§ **PROBLEM**
Look through the data below for the string "combinational", and copy every line where it turns up.

[Collected data entries]

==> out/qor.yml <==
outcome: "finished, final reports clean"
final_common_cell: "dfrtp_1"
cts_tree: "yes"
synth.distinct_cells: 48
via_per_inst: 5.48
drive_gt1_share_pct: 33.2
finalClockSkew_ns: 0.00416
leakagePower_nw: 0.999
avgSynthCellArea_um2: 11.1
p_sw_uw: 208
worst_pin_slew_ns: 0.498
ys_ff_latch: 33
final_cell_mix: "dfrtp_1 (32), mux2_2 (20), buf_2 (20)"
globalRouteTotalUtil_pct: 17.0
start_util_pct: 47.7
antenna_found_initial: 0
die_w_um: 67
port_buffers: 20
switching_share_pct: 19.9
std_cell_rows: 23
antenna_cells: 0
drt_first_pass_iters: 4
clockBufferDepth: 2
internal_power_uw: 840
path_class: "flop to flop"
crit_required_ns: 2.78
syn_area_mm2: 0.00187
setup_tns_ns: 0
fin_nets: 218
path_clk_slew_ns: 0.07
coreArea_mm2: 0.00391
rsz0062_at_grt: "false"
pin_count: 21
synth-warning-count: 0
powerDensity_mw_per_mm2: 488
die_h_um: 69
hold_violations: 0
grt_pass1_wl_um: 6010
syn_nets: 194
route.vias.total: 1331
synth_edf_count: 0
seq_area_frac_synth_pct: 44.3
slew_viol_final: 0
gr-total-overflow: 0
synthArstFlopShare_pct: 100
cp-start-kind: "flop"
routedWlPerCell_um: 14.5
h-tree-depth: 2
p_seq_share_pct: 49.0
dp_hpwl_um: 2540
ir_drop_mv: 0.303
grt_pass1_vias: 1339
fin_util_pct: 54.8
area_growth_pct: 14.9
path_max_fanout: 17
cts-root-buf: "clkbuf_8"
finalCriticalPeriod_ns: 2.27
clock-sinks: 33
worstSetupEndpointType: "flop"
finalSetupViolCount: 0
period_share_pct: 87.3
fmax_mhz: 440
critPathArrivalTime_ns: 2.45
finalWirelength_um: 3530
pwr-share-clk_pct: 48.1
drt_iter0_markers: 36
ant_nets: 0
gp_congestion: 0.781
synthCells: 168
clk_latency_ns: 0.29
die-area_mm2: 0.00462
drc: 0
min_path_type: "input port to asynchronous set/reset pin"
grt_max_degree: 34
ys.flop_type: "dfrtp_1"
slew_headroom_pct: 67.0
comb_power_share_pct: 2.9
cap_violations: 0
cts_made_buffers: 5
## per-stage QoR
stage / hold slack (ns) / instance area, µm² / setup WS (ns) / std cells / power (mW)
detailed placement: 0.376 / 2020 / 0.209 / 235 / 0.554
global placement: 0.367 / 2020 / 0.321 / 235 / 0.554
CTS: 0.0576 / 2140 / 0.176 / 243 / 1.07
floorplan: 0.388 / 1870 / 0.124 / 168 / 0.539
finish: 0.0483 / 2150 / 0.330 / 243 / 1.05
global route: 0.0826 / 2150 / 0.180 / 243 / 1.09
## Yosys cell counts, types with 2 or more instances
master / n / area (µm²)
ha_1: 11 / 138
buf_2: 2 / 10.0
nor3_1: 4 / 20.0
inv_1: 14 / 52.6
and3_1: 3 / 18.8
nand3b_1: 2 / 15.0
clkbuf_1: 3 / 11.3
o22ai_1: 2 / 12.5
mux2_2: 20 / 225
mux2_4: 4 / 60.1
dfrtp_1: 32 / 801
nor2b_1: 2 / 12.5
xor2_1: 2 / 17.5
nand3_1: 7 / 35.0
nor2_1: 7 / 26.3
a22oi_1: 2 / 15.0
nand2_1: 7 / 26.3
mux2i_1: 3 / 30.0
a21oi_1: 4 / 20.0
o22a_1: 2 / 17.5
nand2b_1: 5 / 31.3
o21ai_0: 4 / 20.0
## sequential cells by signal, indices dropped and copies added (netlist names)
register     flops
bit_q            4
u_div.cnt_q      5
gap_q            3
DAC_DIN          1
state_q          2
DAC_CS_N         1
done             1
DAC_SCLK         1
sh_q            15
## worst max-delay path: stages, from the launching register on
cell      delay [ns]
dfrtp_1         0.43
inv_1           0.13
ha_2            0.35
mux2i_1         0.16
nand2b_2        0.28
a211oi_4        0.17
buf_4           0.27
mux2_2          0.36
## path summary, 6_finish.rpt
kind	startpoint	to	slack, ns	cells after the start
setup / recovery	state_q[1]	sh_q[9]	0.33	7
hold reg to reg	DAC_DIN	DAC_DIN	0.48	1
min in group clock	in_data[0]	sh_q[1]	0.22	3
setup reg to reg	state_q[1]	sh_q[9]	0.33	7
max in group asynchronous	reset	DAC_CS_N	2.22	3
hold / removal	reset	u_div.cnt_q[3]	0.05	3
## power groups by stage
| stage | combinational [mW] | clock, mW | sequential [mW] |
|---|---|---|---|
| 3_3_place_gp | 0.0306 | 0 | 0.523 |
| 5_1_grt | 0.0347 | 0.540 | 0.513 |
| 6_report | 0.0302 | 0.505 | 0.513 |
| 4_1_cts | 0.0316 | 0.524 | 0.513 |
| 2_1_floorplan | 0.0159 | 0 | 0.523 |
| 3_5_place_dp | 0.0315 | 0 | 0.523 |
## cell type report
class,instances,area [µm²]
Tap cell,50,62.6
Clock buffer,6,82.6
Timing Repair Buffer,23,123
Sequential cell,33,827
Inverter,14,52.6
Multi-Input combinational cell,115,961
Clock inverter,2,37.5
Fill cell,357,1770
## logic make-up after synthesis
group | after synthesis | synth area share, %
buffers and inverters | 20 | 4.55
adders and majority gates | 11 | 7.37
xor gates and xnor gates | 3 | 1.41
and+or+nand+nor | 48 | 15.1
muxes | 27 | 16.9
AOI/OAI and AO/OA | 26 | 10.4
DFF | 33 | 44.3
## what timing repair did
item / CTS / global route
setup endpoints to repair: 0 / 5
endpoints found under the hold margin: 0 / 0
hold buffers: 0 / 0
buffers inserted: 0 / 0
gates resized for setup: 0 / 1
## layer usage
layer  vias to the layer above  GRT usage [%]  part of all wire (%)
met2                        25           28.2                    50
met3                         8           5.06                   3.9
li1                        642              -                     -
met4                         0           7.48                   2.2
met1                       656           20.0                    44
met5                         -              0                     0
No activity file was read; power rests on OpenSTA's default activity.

§ **SOLUTION**
| stage | combinational [mW] | clock, mW | sequential [mW] |
Multi-Input combinational cell,115,961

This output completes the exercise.